Ele não se dá por satisfeito, e prossegue: “Na realidade, vou cada vez menos ao cinema, pois para assistir porcaria, basta ligar a televisão e assistir à “Sessão da Tarde” (é uma perda de tempo menos custosa que ler um livro ruim, talvez por isso filmes ruins façam tanto sucesso). Não é à toa que filmes do calibre de “A Favorita”, de Lanthimos, tenham perdido espaço para obras menores, a exemplo de “Pantera Negra”. Mais do que politização do cinema, há a total falta de senso crítico e estético de quem julga. E no meio desse tiroteio tresloucado, nós, brasileiros, perdemos nossa identidade, não incorporamos mais apenas o mais alto da cultura estrangeira, mas nos deixamos dominar pelo pior do gosto médio.”.

“Mais do que politização do cinema” — algo que não foi abordado em ponto algum — “há a total falta de senso crítico e estético de quem julga” os filmes… onde? Na casa dele, quando ele liga a televisão?

“No meio desse tiroteio tresloucado”: tão tresloucado que aparece no texto gratuitamente, sem conexão com o que veio antes, como uma bala perdida encontrada na sala de estar. Não sabemos quem são os atiradores, em que ou por que estão atirando, nem porque estamos no meio deles. A única palavra anterior que tem alguma relação com “tiroteio” é “calibre”, mas ele a usa para descrever um filme. Será que o tiroteio é entre “A Favorita” e “Pantera Negra”?

Prossigamos. “Mas voltando ao ponto: e a Terra-Média?”. Qual ponto? O dos mundos, que ele menciona, mas não explica? A Terra Média não foi citada em ponto nenhum.

A mesmíssima coisa: Tolkien tornou-se um geógrafo, cartógrafo, lexicógrafo, sociólogo e historiador de um mundo impossível.” A “mesmíssima coisa” que o quê? Ele não disse que Tolkien se tornou geógrafo, etc, de nenhum outro mundo, impossível ou possível. Na mente do autor, idiomas e mundos se confundem, e ele não faz esforço para nos poupar desta confusão.

[…] entregam-se à fantasia tresloucada, à imaginação desvairada, à pura especulação. Quanto mais a obra literária se afasta do eixo do humano, e mais especulativa se torna, pior fica. A fantasia, essa imaginação sem controle, é o objeto das investigações literárias desse tipo de escrita, o humano apenas um fator.” Se a fantasia é a imaginação sem controle, fantasia tresloucada não é imaginação desvairada, mas imaginação tresloucada sem controle… parece que o que está sem controle é outra coisa.

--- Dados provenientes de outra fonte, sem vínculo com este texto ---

===== config.mk =====
export PLATFORM = sky130hd
export DESIGN_NAME = stepdown_deadtime_ctrl
export DESIGN_NICKNAME = d
export VERILOG_FILES = /design/src/rtl/stepdown_loop_pkg.sv /design/src/rtl/cel_sync2.sv /design/src/rtl/stepdown_deadtime_ctrl.sv
export SDC_FILE = /design/constraint.sdc
export NUM_CORES = 1
export LEC_CHECK = 0
export BUFFER_PORTS_ARGS = -buffer_cell sky130_fd_sc_hd__buf_2
export CAP_MARGIN = 40
export CORE_MARGIN = 4
export CORE_UTILIZATION = 48
export DETAILED_ROUTE_END_ITERATION = 7
export PLACE_DENSITY_LB_ADDON = 0.1
export SYNTH_ARGS = -nofsm -noshare
export SYNTH_HDL_FRONTEND = slang
export SYNTH_SLANG_ARGS = --single-unit

===== constraint.sdc =====
create_clock -name CELCLK -period 2.25 [get_ports CELCLK]
set_input_delay 0.225 -clock CELCLK [delete_from_list [all_inputs] [get_ports CELCLK]]
set_output_delay 0.225 -clock CELCLK [all_outputs]
set_load 0.02 [all_outputs]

A fantasia […] é o objeto das investigações literárias desse tipo de escrita”. É interessante que isto esteja escrito numa investigação literária desse tipo de escrita, mas não me parece que Cantarelli realmente queria dizer que o que ele está analisando é a fantasia.

Antes de tocar no ponto das descrições e “construção de mundo”, convém lembrar uma carta de Tchekhov ao irmão”… bom, da próxima vez, seria interessante deixar este trecho antes de tocar no ponto das descrições e ‘construção de mundo’, não depois de escrever alguns parágrafos sobre o assunto.

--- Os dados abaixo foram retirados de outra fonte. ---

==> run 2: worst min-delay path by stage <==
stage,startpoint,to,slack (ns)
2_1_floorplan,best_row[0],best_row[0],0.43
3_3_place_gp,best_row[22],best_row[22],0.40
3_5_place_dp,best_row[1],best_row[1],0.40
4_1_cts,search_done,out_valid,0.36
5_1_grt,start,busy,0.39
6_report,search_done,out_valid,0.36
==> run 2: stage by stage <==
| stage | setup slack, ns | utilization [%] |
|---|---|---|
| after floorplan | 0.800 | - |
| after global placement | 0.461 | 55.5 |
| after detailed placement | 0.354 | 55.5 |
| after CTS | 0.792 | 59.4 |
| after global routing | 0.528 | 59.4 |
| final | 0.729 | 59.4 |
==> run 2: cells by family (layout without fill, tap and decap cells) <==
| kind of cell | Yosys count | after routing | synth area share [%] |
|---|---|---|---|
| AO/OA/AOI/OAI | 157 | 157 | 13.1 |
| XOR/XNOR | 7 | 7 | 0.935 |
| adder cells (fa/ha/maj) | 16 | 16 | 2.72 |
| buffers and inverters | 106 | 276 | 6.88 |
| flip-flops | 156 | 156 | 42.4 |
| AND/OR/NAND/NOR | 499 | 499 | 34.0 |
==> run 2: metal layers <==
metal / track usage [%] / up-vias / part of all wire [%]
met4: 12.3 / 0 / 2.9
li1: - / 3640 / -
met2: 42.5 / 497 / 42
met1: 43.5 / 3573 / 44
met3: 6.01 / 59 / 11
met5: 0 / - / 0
$ cat src/rtl/neuron_core_region_dec.sv
// Combinational region and field extractor applied to the latched bus address.
// Splits the address into region select, parameter index and word index, and
// flags unmapped / out-of-range parameter accesses.
module neuron_core_region_dec
  import neuron_core_pkg::*;
#(
  parameter int  NUM_NEURONS = DEFAULT_NUM_NEURONS,
  parameter int  NUM_PARAMS  = DEFAULT_NUM_PARAMS,
  parameter int  REGION_LSB  = 13,
  parameter int  PARAM_LSB   = 4,
  localparam int WW          = field_w(NUM_NEURONS),
  localparam int PW          = field_w(NUM_PARAMS)
) (
  input  logic [31:0]   adr,
  output logic          sel_synap,
  output logic          sel_param,
  output logic          sel_spike,
  output logic          unmapped,
  output logic          param_range_err,
  output logic [PW-1:0] param_num,
  output logic [WW-1:0] word_idx
);

  logic [1:0]    region;
  logic [PW-1:0] param_field;

  // Address bits outside the decoded fields are intentionally ignored.
  logic unused_adr;
  assign unused_adr = ^adr;

  // Slice the fields and decode the region into one-hot selects.
  always_comb begin
    region          = adr[REGION_LSB +: 2];
    param_field     = adr[PARAM_LSB +: PW];
    word_idx        = adr[2 +: WW];
    sel_synap       = (region == REGION_SYNAP);
    sel_param       = (region == REGION_PARAM);
    sel_spike       = (region == REGION_SPIKE);
    unmapped        = (region == REGION_NONE);
    param_num       = sel_param ? param_field : '0;
    param_range_err = sel_param && (int'(param_field) >= NUM_PARAMS);
  end

endmodule
==> src/rtl/jtopl_eg_pkg.sv <==
// rtl/jtopl_eg_pkg.sv - envelope generator shared types, step patterns and rate helper
package jtopl_eg_pkg;

    typedef enum logic [1:0] {
        EG_ATTACK  = 2'd0,
        EG_DECAY   = 2'd1,
        EG_SUSTAIN = 2'd2,
        EG_RELEASE = 2'd3
    } eg_state_t;

    localparam int NSLOTS_DEF = 18;

    // Index by rate fraction f, then by the 3-bit counter phase
    localparam logic [3:0][7:0] PAT = {8'b11111110, 8'b11101110, 8'b11101010, 8'b10101010};

    function automatic logic [5:0] eff_rate(input logic [3:0] base, input logic [3:0] ksr);
        logic [6:0] sum;
        sum = {1'b0, base, 2'b00} + {3'b000, ksr};
        if (base == 4'd0) return 6'd0;
        return (sum > 7'd63) ? 6'd63 : sum[5:0];
    endfunction

endpackage

==> src/rtl/jtopl_eg_step.sv <==
// rtl/jtopl_eg_step.sv - effective rate plus envelope counter to step and sum_up strobes
module jtopl_eg_step
    import jtopl_eg_pkg::*;
#(
    parameter int CNTW = 15
) (
    input  logic [5:0]      r6,
    input  logic [CNTW-1:0] cnt,
    output logic            step,
    output logic            sum_up
);

    logic [3:0]      r;
    logic [1:0]      f;
    logic [3:0]      sh;
    logic [CNTW-1:0] mask;
    logic [CNTW-1:0] shifted;
    logic [2:0]      idx;

    always_comb begin
        r       = r6[5:2];
        f       = r6[1:0];
        // Shift only meaningful for r < 12; upper rates update every sample
        sh      = 4'd11 - r;
        mask    = (CNTW'(1) << sh) - CNTW'(1);
        shifted = cnt >> sh;
        idx     = cnt[2:0];
        step    = 1'b0;
        sum_up  = 1'b0;
        if (r6 == 6'd0) begin
            step   = 1'b0;
            sum_up = 1'b0;
        end else if (r < 4'd12) begin
            idx    = shifted[2:0];
            sum_up = ((cnt & mask) == '0);
            step   = PAT[f][idx];
        end else begin
            sum_up = 1'b1;
            step   = PAT[f][idx];
        end
    end

endmodule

A título de curiosidade, essas regras [as condições que Tchekhov afirma que o irmão deve cumprir para escrever bem] definem, até hoje, a problemática de se escrever ficção científica ou distópica com alta qualidade artística, o que ainda não acredito ter sido feito, à exceção de alguns escritos de Ítalo Calvino.

Regras não “definem problemática”. O que o autor quis dizer é que o cumprimento a estas regras é um problema para quem se propõe a escrever ficção científica com qualidade.

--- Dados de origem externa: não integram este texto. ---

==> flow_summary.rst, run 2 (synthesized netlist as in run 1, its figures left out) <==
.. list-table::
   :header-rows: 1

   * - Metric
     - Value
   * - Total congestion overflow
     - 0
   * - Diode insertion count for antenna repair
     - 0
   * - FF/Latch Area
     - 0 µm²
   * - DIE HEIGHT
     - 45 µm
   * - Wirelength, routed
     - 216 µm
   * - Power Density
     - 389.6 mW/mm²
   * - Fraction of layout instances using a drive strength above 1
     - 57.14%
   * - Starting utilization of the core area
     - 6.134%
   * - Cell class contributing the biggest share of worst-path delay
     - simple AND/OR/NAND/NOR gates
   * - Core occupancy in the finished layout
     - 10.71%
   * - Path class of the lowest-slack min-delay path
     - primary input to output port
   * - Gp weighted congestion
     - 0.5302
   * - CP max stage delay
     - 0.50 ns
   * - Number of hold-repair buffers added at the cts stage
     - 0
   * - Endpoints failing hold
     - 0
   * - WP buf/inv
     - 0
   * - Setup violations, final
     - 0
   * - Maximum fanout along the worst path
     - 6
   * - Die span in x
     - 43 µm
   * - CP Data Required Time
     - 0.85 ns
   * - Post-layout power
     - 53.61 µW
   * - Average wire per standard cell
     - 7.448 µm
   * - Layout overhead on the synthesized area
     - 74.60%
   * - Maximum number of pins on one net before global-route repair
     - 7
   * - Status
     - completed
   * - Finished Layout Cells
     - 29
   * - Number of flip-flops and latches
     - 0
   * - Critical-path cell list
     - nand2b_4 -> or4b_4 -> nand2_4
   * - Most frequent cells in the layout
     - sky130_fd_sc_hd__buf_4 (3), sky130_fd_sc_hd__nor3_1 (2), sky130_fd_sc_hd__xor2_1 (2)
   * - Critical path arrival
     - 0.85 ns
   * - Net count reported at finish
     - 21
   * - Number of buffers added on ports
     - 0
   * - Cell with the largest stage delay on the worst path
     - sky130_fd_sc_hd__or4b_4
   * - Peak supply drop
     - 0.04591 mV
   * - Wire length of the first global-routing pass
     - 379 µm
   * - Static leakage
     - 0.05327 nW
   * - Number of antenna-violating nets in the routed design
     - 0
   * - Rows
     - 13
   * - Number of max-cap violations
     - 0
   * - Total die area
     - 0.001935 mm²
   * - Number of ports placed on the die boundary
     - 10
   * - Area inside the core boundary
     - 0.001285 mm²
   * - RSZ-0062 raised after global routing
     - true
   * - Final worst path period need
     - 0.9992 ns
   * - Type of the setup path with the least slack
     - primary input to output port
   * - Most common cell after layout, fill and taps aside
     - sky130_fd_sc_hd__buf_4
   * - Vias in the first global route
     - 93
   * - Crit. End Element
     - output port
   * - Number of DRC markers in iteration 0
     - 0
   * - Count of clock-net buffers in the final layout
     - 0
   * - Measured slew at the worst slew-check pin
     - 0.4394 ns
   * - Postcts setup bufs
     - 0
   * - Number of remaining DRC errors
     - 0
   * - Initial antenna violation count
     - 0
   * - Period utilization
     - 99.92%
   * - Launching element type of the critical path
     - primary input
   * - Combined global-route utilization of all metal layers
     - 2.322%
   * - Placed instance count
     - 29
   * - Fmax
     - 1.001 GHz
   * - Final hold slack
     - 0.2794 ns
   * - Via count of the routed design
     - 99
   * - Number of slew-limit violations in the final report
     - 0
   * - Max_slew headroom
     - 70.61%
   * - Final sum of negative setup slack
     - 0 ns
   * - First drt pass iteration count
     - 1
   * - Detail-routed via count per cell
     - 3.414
<file path="config.mk">
export PLATFORM = sky130hd
export DESIGN_NAME = thread_pc_ctrl
export DESIGN_NICKNAME = d
export VERILOG_FILES = /design/src/rtl/common.sv /design/src/rtl/thread_pc_slot.sv /design/src/rtl/thread_pc_ctrl.sv
export SDC_FILE = /design/constraint.sdc
export NUM_CORES = 1
export LEC_CHECK = 0
export ABC_AREA = 1
export CAP_MARGIN = 30
export CORE_ASPECT_RATIO = 2
export CORE_MARGIN = 1.5
export CORE_UTILIZATION = 42
export DETAILED_ROUTE_END_ITERATION = 12
export DONT_BUFFER_PORTS = 1
export GPL_TIMING_DRIVEN = 0
export MAX_ROUTING_LAYER = met4
export PLACE_DENSITY = 0.71
export SYNTH_ARGS = -nofsm -noshare
export SYNTH_HDL_FRONTEND = slang
export SYNTH_SLANG_ARGS = --single-unit
</file>
<file path="constraint.sdc">
create_clock -name clk -period 1.5 [get_ports clk]
set_input_delay 0.45 -clock clk [delete_from_list [all_inputs] [get_ports clk]]
set_output_delay 0.45 -clock clk [all_outputs]
set_load 0.05 [all_outputs]
</file>
$ cat config.mk
export PLATFORM = sky130hd
export DESIGN_NAME = shift_unit_arbiter_flat
export DESIGN_NICKNAME = d
export VERILOG_FILES = /design/src/rtl/shift_unit_arbiter_pkg.sv /design/src/rtl/shift_unit_arbiter_if.sv /design/src/rtl/shift_unit_arbiter_barrel_shifter.sv /design/src/rtl/shift_unit_arbiter.sv /design/src/flat_wrapper.sv
export SDC_FILE = /design/constraint.sdc
export NUM_CORES = 1
export LEC_CHECK = 0
export BUFFER_PORTS_ARGS = -buffer_cell sky130_fd_sc_hd__buf_2
export CAP_MARGIN = 5
export CELL_PAD_IN_SITES_DETAIL_PLACEMENT = 2
export CELL_PAD_IN_SITES_GLOBAL_PLACEMENT = 2
export CORE_UTILIZATION = 35
export DETAILED_ROUTE_END_ITERATION = 12
export PLACE_DENSITY_LB_ADDON = 0.05
export SLEW_MARGIN = 0
export SYNTH_ARGS = -nofsm -noshare
export SYNTH_HDL_FRONTEND = slang
export SYNTH_SLANG_ARGS = --single-unit
$ cat constraint.sdc
create_clock -name clk -period 5.6 [get_ports clk]
set_clock_uncertainty 0.05 [all_clocks]
set_input_delay 0 -clock clk [delete_from_list [all_inputs] [get_ports clk]]
set_output_delay 0 -clock clk [all_outputs]
set_load 0.005 [all_outputs]
$ cat src/rtl/shift_unit_arbiter_pkg.sv
// Shared types and constants for the shift unit arbiter: op codes, FSM states, port ids
// and the captured-command payload.
package shift_unit_arbiter_pkg;

    localparam int unsigned DATA_W  = 32;
    localparam int unsigned SHAMT_W = 5;
    localparam int unsigned OP_W    = 2;

    typedef enum logic [OP_W-1:0] {
        SHOP_SLL  = 2'b00,
        SHOP_SRL  = 2'b01,
        SHOP_SRA  = 2'b10,
        SHOP_PASS = 2'b11
    } shop_e;

    typedef enum logic {
        SH_IDLE = 1'b0,
        SH_EXEC = 1'b1
    } sh_state_e;

    localparam logic PORT0 = 1'b0;
    localparam logic PORT1 = 1'b1;

    typedef struct packed {
        logic [DATA_W-1:0] a;
        logic [DATA_W-1:0] b;
        shop_e             op;
        logic              port;
    } sh_cmd_t;

    // Any amount bit above the shamt field pushes the shift out of range.
    function automatic logic out_of_range(input logic [DATA_W-1:0] b);
        return |b[DATA_W-1:SHAMT_W];
    endfunction

endpackage

$ cat src/rtl/shift_unit_arbiter_if.sv
// Two-requester shift request / response bundle; the master side is the requesters,
// the slave side is the arbiter.
interface shift_unit_arbiter_if;
    import shift_unit_arbiter_pkg::*;

    logic              req0_valid;
    logic              req0_ready;
    logic [DATA_W-1:0] req0_a;
    logic [DATA_W-1:0] req0_b;
    logic [OP_W-1:0]   req0_op;

    logic              req1_valid;
    logic              req1_ready;
    logic [DATA_W-1:0] req1_a;
    logic [DATA_W-1:0] req1_b;
    logic [OP_W-1:0]   req1_op;

    logic              rsp0_valid;
    logic              rsp1_valid;
    logic [DATA_W-1:0] rsp_data;
    logic              busy;

    modport master (
        output req0_valid, req0_a, req0_b, req0_op,
        output req1_valid, req1_a, req1_b, req1_op,
        input  req0_ready, req1_ready,
        input  rsp0_valid, rsp1_valid, rsp_data, busy
    );

    modport slave (
        input  req0_valid, req0_a, req0_b, req0_op,
        input  req1_valid, req1_a, req1_b, req1_op,
        output req0_ready, req1_ready,
        output rsp0_valid, rsp1_valid, rsp_data, busy
    );

endinterface

$ cat src/rtl/shift_unit_arbiter_barrel_shifter.sv
// Combinational 32-bit logarithmic barrel shifter; dir=1 shifts left, vacated bits
// take feedinbit.
module BarrelShifter
    import shift_unit_arbiter_pkg::*;
(
    input  logic [DATA_W-1:0]  din,
    input  logic [SHAMT_W-1:0] shamt,
    input  logic               dir,
    input  logic               feedinbit,
    output logic [DATA_W-1:0]  dout_c
);

    logic [DATA_W-1:0] x;
    logic [DATA_W-1:0] fill;
    logic [DATA_W-1:0] ones;

    // One conditional power-of-two stage per shamt bit.
    always_comb begin
        ones = '1;
        fill = {DATA_W{feedinbit}};
        x    = din;
        for (int unsigned s = 0; s < SHAMT_W; s++) begin
            if (shamt[s]) begin
                if (dir) begin
                    x = (x << (1 << s)) | (fill & ~(ones << (1 << s)));
                end else begin
                    x = (x >> (1 << s)) | (fill & ~(ones >> (1 << s)));
                end
            end
        end
        dout_c = x;
    end

endmodule

$ cat src/rtl/shift_unit_arbiter.sv
// Round-robin two-port sequencer sharing one BarrelShifter; 2-cycle latency, one op per 2 cycles.
// Optional macro SHIFT_ARITH_EN enables arithmetic right shift (op 10); otherwise op 10 acts as SRL.
module shift_unit_arbiter
    import shift_unit_arbiter_pkg::*;
(
    input  logic                 clk,
    input  logic                 rst,
    shift_unit_arbiter_if.slave  bus
);

    sh_state_e         state_q, state_d;
    sh_cmd_t           cmd_q, cmd_d;
    logic              last_grant_q, last_grant_d;
    logic              rsp0_valid_q, rsp0_valid_d;
    logic              rsp1_valid_q, rsp1_valid_d;
    logic [DATA_W-1:0] rsp_data_q, rsp_data_d;
    logic              busy_q, busy_d;

    logic              ready0_c, ready1_c;
    logic              hs0_c, hs1_c, hs_c;
    logic              dir_c, feedin_c;
    logic [DATA_W-1:0] shift_out_c, result_c;

    always_ff @(posedge clk or negedge rst) begin
        if (!rst) begin
            state_q <= SH_IDLE;
        end else begin
            state_q <= state_d;
        end
    end

    always_comb begin
        state_d = state_q;
        case (state_q)
            SH_IDLE: if (hs_c) state_d = SH_EXEC;
            SH_EXEC: state_d = SH_IDLE;
            default: state_d = SH_IDLE;
        endcase
    end

    // Arbitration, operand capture and response staging.
    always_comb begin
        ready0_c = 1'b0;
        ready1_c = 1'b0;
        if (state_q == SH_IDLE) begin
            ready0_c = bus.req0_valid && (!bus.req1_valid || (last_grant_q == PORT1));
            ready1_c = bus.req1_valid && (!bus.req0_valid || (last_grant_q == PORT0));
        end
        hs0_c = bus.req0_valid && ready0_c;
        hs1_c = bus.req1_valid && ready1_c;
        hs_c  = hs0_c || hs1_c;

        cmd_d        = cmd_q;
        last_grant_d = last_grant_q;
        if (hs0_c) begin
            cmd_d = '{a: bus.req0_a, b: bus.req0_b, op: shop_e'(bus.req0_op), port: PORT0};
            last_grant_d = PORT0;
        end else if (hs1_c) begin
            cmd_d = '{a: bus.req1_a, b: bus.req1_b, op: shop_e'(bus.req1_op), port: PORT1};
            last_grant_d = PORT1;
        end

        rsp0_valid_d = (state_q == SH_EXEC) && (cmd_q.port == PORT0);
        rsp1_valid_d = (state_q == SH_EXEC) && (cmd_q.port == PORT1);
        rsp_data_d   = (state_q == SH_EXEC) ? result_c : rsp_data_q;
        busy_d       = hs_c || (state_q == SH_EXEC);
    end

    // Shifter drive and out-of-range fix-up; out-of-range result is the fill bit replicated.
    always_comb begin
        dir_c    = (cmd_q.op == SHOP_SLL);
        feedin_c = 1'b0;
`ifdef SHIFT_ARITH_EN
        feedin_c = (cmd_q.op == SHOP_SRA) && cmd_q.a[DATA_W-1];
`endif
        result_c = shift_out_c;
        if (cmd_q.op == SHOP_PASS) begin
            result_c = cmd_q.a;
        end else if (out_of_range(cmd_q.b)) begin
            result_c = {DATA_W{feedin_c}};
        end
    end

    BarrelShifter u_shifter (
        .din       (cmd_q.a),
        .shamt     (cmd_q.b[SHAMT_W-1:0]),
        .dir       (dir_c),
        .feedinbit (feedin_c),
        .dout_c    (shift_out_c)
    );

    always_ff @(posedge clk or negedge rst) begin
        if (!rst) begin
            cmd_q        <= '0;
            last_grant_q <= PORT1;
            rsp0_valid_q <= 1'b0;
            rsp1_valid_q <= 1'b0;
            rsp_data_q   <= '0;
            busy_q       <= 1'b0;
        end else begin
            cmd_q        <= cmd_d;
            last_grant_q <= last_grant_d;
            rsp0_valid_q <= rsp0_valid_d;
            rsp1_valid_q <= rsp1_valid_d;
            rsp_data_q   <= rsp_data_d;
            busy_q       <= busy_d;
        end
    end

    assign bus.req0_ready = ready0_c;
    assign bus.req1_ready = ready1_c;
    assign bus.rsp0_valid = rsp0_valid_q;
    assign bus.rsp1_valid = rsp1_valid_q;
    assign bus.rsp_data   = rsp_data_q;
    assign bus.busy       = busy_q;

endmodule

São muitas palavras para se dizer pouco, pura fantasia, nada se vê, realmente ou, quando se vê, essas descrições não possuem caráter psicológico ou metafórico para a narrativa.” Não sei se Tolkien usa muitas palavras para se dizer pouco, mas aqui e em outros trechos parece que o crítico tenta emular o criticado.

A passagem abaixo me deixou abismado.

O que os analfabetos literários chamam de “autor externo”, neste caso, não é nada mais que o velho narrador onisciente clássico, que já deveria estar mortinho desde a publicação de Madame Bovary, em 1856. Para quem supostamente segue alguma tradição, Tolkien está bem atrasado.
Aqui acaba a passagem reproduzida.